= Frank Tong =

Cognitive neuroscientist

Frank Tong is a cognitive neuroscientist and centennial professor of psychology at Vanderbilt University. He grew up in Toronto, Canada. Tong is recognized for his research on the neural bases of human visual perception, visual consciousness, attentional selection, face and object recognition, and visual working memory. In more recent work, he is developing deep neural network models of the human visual system.

== Education ==
Tong received his B.S. in Psychology at Queen's University in Kingston, Canada in 1995, where he worked with Barrie Frost. Tong completed his Ph.D. at Harvard University in 1999 working with Ken Nakayama and Nancy Kanwisher. He completed one year of postdoctoral research with Stephen Engel at the University of California, Los Angeles before beginning his first faculty position as an assistant professor at Princeton University (2000-2004). He moved to Vanderbilt University in 2004 to continue his pursuits of fMRI research, where he is now a Centennial Professor of Psychology.

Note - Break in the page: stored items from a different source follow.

File: src/rtl/core/dfrd_pkg.sv
// Package for the display frame receive and decode block.
// Holds the frame geometry, the decode constants and the types shared by
// the decode logic and the top level. Depends on nothing.
`default_nettype none

package dfrd_pkg;

   localparam int FRAME_LEN = 13;
   localparam int COUNT_W   = $clog2(FRAME_LEN);

   localparam logic [7:0]  END_MARK    = 8'h0E;
   localparam logic [15:0] MASK_RESET  = 16'h47FE;
   localparam logic [6:0]  SPEED_BASE  = 7'd10;
   localparam logic [2:0]  WALK_LEVEL  = 3'd6;

   typedef logic [FRAME_LEN-1:0][7:0] frame_type;

   typedef struct packed {
      logic       frame_ok;
      logic       light_on;
      logic [2:0] assist_level;
      logic       walk_mode;
      logic [6:0] max_speed;
      logic [4:0] wheel_size;
      logic [7:0] pas_p1;
      logic [4:0] p_bits;
      logic [7:0] p5;
      logic [5:0] c1_c2_bits;
      logic [8:0] c4_c14_c5;
      logic [6:0] c13_c12;
   } rsp_type;

endpackage

`default_nettype wire

File: src/rtl/core/dfrd_decode.sv
// Frame check and field decode for the display frame receiver.
// Purely combinational; uses the frame and result types of dfrd_pkg.
`default_nettype none

module dfrd_decode (
   input  wire dfrd_pkg::frame_type frame,
   input  wire logic [15:0]         accept_mask,
   output dfrd_pkg::rsp_type        result
);
   import dfrd_pkg::*;

   logic [7:0] check_value;
   logic       check_ok;
   logic [5:0] speed_code;

   // The XOR of every byte but the check byte, XORed with the check byte,
   // is the XOR of the whole frame.
   always_comb begin
      check_value = '0;
      for (int i = 0; i < FRAME_LEN; i++) begin
         check_value = check_value ^ frame[i];
      end
   end

   assign check_ok   = (check_value[7:4] == 4'd0) && accept_mask[check_value[3:0]];
   assign speed_code = {frame[4][5], frame[2][7:3]};

   always_comb begin
      result = '0;
      if (check_ok) begin
         result.frame_ok     = 1'b1;
         result.light_on     = frame[1][7];
         result.assist_level = frame[1][2:0];
         result.walk_mode    = (frame[1][2:0] == WALK_LEVEL);
         result.max_speed    = SPEED_BASE + {1'b0, speed_code};
         result.wheel_size   = {frame[2][2:0], frame[4][7:6]};
         result.pas_p1       = frame[3];
         result.p_bits       = frame[4][4:0];
         result.p5           = frame[0];
         result.c1_c2_bits   = frame[6][5:0];
         result.c4_c14_c5    = {frame[8][7:5], frame[7][6:5], frame[7][3:0]};
         result.c13_c12      = {frame[10][4:2], frame[9][3:0]};
      end
   end

endmodule

`default_nettype wire

File: src/rtl/core/display_frame_receive_decode_top.sv
// Top level of the display frame receiver: frame store, byte counter,
// end-of-frame pending flag and result register. Uses dfrd_pkg and dfrd_decode.
//
// Usage: each request on the req_ channel carries one received byte. The
// byte is written into a 13-byte frame store at the current position. A
// frame ends after 13 bytes or at a 0x0E byte; the store is not cleared,
// so a short frame reuses older bytes at the positions it did not reach.
// At a frame end one result is produced on the rsp_ channel, with frame_ok
// set when the XOR over the frame has a zero upper nibble and its low
// nibble selects a set bit of the accept mask. The final byte sets the
// pending flag, from which the result register is loaded once it is free.
// Throughput is one request per cycle while req_stall is low; the only
// limit is the single result register. When the receiver stalls rsp_,
// requests are still taken until a finished frame waits as pending behind
// the full result register; requests are then stalled until the result is
// taken. The csr_ port writes the accept mask and must only be used while
// the block is idle. Synchronous reset clears the frame store and the
// counter, empties the result register and loads the mask with 0x47FE.
`default_nettype none

module display_frame_receive_decode_top (
   input  wire logic        clock,
   input  wire logic        reset,
   input  wire logic        csr_write_enable,
   input  wire logic [15:0] csr_write_data,
   input  wire logic        req_valid,
   output logic             req_stall,
   input  wire logic [7:0]  req_rx_byte,
   output logic             rsp_valid,
   input  wire logic        rsp_stall,
   output logic             rsp_frame_ok,
   output logic             rsp_light_on,
   output logic [2:0]       rsp_assist_level,
   output logic             rsp_walk_mode,
   output logic [6:0]       rsp_max_speed,
   output logic [4:0]       rsp_wheel_size,
   output logic [7:0]       rsp_pas_p1,
   output logic [4:0]       rsp_p_bits,
   output logic [7:0]       rsp_p5,
   output logic [5:0]       rsp_c1_c2_bits,
   output logic [8:0]       rsp_c4_c14_c5,
   output logic [6:0]       rsp_c13_c12
);
   import dfrd_pkg::*;

   frame_type          frame_ff;
   logic [COUNT_W-1:0] count_ff, count_in;
   logic [15:0]        mask_ff;
   logic               pend_ff, pend_in;
   logic               rsp_valid_ff, rsp_valid_in;
   rsp_type            rsp_ff;
   rsp_type            decoded;
   logic               req_take;
   logic               frame_end;
   logic               rsp_free;

   dfrd_decode u_decode (
      .frame       (frame_ff),
      .accept_mask (mask_ff),
      .result      (decoded)
   );

   assign rsp_free  = !rsp_valid_ff || !rsp_stall;
   assign req_stall = pend_ff && !rsp_free;
   assign req_take  = req_valid && !req_stall;
   assign frame_end = (count_ff == COUNT_W'(FRAME_LEN - 1)) || (req_rx_byte == END_MARK);

   always_comb begin
      count_in = count_ff;
      if (req_take) begin
         count_in = frame_end ? '0 : count_ff + COUNT_W'(1);
      end
   end

   always_comb begin
      pend_in = pend_ff;
      if (pend_ff && rsp_free) begin
         pend_in = 1'b0;
      end
      if (req_take && frame_end) begin
         pend_in = 1'b1;
      end
   end

   always_comb begin
      rsp_valid_in = rsp_valid_ff;
      if (rsp_valid_ff && !rsp_stall) begin
         rsp_valid_in = 1'b0;
      end
      if (pend_ff && rsp_free) begin
         rsp_valid_in = 1'b1;
      end
   end

   always_ff @(posedge clock) begin
      if (reset) begin
         frame_ff     <= '0;
         count_ff     <= '0;
         mask_ff      <= MASK_RESET;
         pend_ff      <= 1'b0;
         rsp_valid_ff <= 1'b0;
      end else begin
         if (req_take) begin
            frame_ff[count_ff] <= req_rx_byte;
         end
         if (csr_write_enable) begin
            mask_ff <= csr_write_data;
         end
         count_ff     <= count_in;
         pend_ff      <= pend_in;
         rsp_valid_ff <= rsp_valid_in;
      end
   end

   always_ff @(posedge clock) begin
      if (pend_ff && rsp_free) begin
         rsp_ff <= decoded;
      end
   end

   assign rsp_valid        = rsp_valid_ff;
   assign rsp_frame_ok     = rsp_ff.frame_ok;
   assign rsp_light_on     = rsp_ff.light_on;
   assign rsp_assist_level = rsp_ff.assist_level;
   assign rsp_walk_mode    = rsp_ff.walk_mode;
   assign rsp_max_speed    = rsp_ff.max_speed;
   assign rsp_wheel_size   = rsp_ff.wheel_size;
   assign rsp_pas_p1       = rsp_ff.pas_p1;
   assign rsp_p_bits       = rsp_ff.p_bits;
   assign rsp_p5           = rsp_ff.p5;
   assign rsp_c1_c2_bits   = rsp_ff.c1_c2_bits;
   assign rsp_c4_c14_c5    = rsp_ff.c4_c14_c5;
   assign rsp_c13_c12      = rsp_ff.c13_c12;

   // The store position always stays inside the frame.
   a_count_range: assert property (@(posedge clock) disable iff (reset)
      count_ff < COUNT_W'(FRAME_LEN))
      else $error("frame position out of range");

   // A byte that ends a frame leaves a pending frame behind it.
   a_end_pends: assert property (@(posedge clock) disable iff (reset)
      (req_take && frame_end) |=> pend_ff)
      else $error("frame end did not set the pending flag");

   // A new result only ever comes from a pending frame.
   a_rsp_from_pend: assert property (@(posedge clock) disable iff (reset)
      $rose(rsp_valid_ff) |-> $past(pend_ff))
      else $error("result appeared without a pending frame");

   // A rejected frame carries all-zero fields.
   a_reject_zero: assert property (@(posedge clock) disable iff (reset)
      (rsp_valid_ff && !rsp_ff.frame_ok) |-> (rsp_ff == '0))
      else $error("rejected frame has nonzero fields");

endmodule

`default_nettype wire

==Awards and recognition==
Tong has received the Scientific American 50 Award (2005), Young Investigator Awards from the Cognitive Neuroscience Society (2006) and the Vision Sciences Society (2009), and the Troland Research Award from the National Academy of Sciences "for pioneering the use of neural decoding techniques to explore mechanisms in the human brain mediating perception, attention, and object recognition."

==Representative Publications==
Tong, F., Nakayama, K., Vaughan, J. T., & Kanwisher, N. (1998). Binocular rivalry and visual awareness in human extrastriate cortex. Neuron, 21, 753-759.

Tong, F., & Engel, S. A. (2001). Interocular rivalry revealed in the human cortical blind-spot representation. Nature, 411, 195-199.

Kamitani, Y., & Tong, F. (2005). Decoding the visual and subjective contents of the human brain. Nature Neuroscience, 8, 679-685.

Harrison, S. A., & Tong, F. (2009). Decoding reveals the contents of visual working memory in early visual areas. Nature, 458, 632-635.

Cohen, E. C., & Tong, F. (2015). Neural mechanisms of object-based attention. Cerebral Cortex, 25(4), 1080-1092.

Ling, S., Pratte, M. S., & Tong, F. (2015). Attention alters orientation processing in the human lateral geniculate nucleus. Nature Neuroscience, 18(4), 496-498.

Jang, H., McCormack, D., & Tong, F. (2021). Noise-trained deep neural networks effectively predict human vision and its neural responses to challenging images. PLoS Biology, 19(12):e3001418, 1-27.